WORK REQUIRED → There is a line containing "assign keys_down = r_keys_down;" in the entries below. Repeat that line and every line after it exactly, and nothing more.

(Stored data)

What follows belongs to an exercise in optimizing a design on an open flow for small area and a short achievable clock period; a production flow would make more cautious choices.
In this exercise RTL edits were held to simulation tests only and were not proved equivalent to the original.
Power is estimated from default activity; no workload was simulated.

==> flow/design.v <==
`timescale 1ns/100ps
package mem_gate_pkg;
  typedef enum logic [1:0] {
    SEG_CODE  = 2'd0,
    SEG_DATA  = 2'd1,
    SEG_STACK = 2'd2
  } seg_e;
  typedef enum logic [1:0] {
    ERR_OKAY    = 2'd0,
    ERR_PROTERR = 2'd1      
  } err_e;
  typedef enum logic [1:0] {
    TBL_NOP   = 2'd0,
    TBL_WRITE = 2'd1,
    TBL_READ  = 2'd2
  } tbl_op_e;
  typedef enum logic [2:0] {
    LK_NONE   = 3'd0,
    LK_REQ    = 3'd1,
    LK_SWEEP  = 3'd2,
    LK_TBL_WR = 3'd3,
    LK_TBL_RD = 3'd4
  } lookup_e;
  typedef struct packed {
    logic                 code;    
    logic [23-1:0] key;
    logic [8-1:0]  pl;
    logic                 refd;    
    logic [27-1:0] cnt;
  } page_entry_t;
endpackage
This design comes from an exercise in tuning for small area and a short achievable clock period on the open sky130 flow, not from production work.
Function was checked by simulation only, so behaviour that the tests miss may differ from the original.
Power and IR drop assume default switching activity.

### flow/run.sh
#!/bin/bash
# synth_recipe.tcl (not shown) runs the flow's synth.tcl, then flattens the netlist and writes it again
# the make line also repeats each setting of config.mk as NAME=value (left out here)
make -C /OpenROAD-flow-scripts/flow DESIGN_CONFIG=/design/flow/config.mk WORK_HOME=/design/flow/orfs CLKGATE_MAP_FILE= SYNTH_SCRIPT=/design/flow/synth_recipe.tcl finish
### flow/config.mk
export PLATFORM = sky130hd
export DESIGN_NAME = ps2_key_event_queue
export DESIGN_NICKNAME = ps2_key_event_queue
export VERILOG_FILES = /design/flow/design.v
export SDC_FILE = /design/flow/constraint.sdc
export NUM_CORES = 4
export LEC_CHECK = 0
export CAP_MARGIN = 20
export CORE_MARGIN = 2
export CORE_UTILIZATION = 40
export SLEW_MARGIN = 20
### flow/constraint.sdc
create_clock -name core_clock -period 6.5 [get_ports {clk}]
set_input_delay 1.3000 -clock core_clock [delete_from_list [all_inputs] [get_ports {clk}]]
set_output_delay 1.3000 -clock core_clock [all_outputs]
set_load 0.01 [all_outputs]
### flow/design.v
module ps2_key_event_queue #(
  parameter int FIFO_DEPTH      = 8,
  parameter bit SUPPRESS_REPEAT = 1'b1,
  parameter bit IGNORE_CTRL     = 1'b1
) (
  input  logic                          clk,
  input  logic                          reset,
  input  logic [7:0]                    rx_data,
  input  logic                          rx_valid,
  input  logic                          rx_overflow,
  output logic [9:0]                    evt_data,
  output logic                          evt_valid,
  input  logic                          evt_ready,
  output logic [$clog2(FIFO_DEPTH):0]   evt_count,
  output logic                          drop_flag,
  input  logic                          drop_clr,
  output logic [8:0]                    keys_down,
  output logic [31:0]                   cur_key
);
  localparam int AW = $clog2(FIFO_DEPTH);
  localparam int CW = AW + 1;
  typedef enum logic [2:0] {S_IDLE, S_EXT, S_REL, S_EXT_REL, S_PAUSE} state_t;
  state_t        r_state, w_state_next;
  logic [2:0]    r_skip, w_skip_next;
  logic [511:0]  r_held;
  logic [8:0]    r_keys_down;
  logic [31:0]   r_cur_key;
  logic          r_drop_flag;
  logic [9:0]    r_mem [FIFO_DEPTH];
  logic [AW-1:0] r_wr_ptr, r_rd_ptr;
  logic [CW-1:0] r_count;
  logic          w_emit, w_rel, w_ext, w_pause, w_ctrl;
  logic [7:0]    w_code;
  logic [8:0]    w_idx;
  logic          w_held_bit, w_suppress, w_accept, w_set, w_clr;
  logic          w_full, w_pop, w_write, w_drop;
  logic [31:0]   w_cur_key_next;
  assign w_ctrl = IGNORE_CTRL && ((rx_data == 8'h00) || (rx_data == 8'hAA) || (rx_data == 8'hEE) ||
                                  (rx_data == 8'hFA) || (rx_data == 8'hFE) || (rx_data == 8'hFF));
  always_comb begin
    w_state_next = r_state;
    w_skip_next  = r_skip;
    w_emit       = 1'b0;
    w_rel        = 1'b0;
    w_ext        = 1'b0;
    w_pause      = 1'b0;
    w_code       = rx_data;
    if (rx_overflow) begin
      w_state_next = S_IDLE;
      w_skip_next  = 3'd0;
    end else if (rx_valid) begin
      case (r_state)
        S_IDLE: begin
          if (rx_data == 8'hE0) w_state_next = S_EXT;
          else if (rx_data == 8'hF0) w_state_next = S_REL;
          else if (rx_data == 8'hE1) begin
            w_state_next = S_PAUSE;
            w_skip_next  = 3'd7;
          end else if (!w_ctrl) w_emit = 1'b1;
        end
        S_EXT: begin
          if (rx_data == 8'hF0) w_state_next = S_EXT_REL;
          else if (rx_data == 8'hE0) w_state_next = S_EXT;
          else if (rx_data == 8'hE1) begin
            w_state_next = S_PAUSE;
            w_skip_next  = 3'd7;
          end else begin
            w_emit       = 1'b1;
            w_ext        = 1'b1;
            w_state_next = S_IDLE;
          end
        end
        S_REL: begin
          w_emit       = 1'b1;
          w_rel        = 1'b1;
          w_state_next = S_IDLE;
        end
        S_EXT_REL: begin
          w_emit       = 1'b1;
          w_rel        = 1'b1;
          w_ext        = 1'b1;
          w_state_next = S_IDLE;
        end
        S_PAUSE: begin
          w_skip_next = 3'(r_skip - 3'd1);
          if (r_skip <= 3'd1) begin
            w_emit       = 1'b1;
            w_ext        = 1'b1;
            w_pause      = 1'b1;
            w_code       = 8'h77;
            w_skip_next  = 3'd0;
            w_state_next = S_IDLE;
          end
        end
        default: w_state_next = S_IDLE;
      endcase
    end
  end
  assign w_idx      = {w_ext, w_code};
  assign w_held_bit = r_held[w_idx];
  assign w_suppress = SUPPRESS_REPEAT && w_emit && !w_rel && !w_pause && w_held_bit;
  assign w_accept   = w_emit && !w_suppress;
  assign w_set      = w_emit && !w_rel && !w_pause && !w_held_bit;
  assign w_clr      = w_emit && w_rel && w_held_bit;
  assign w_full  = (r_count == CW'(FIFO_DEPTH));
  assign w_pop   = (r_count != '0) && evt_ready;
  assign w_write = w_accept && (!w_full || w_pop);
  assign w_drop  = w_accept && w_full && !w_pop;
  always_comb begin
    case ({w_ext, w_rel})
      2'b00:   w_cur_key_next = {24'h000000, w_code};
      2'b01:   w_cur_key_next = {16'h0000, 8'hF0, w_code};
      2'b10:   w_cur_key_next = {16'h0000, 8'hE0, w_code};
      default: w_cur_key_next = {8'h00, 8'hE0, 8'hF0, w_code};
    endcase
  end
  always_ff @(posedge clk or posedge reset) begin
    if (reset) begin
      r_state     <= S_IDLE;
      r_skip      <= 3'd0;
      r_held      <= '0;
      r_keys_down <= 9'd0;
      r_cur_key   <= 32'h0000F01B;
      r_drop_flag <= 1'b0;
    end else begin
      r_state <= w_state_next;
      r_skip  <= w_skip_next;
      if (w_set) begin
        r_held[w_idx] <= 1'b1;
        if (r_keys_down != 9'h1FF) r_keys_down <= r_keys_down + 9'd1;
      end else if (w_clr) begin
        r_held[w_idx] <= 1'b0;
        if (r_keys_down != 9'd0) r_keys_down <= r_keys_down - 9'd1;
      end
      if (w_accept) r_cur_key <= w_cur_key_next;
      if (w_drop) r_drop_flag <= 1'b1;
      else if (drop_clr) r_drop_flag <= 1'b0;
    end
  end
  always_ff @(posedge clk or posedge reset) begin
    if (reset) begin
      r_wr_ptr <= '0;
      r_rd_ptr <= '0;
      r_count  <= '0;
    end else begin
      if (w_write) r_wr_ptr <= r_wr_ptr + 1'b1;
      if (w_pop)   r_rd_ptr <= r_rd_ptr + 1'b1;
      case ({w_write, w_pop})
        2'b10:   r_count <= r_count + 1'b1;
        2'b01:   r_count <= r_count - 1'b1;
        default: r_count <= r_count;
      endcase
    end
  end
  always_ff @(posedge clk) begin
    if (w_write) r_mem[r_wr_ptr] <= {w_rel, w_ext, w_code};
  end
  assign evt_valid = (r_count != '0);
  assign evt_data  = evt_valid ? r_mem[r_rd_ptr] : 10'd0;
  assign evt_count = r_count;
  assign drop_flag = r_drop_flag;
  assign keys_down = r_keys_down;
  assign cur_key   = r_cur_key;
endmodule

WRITTEN ANSWER →
  assign keys_down = r_keys_down;
  assign cur_key   = r_cur_key;
endmodule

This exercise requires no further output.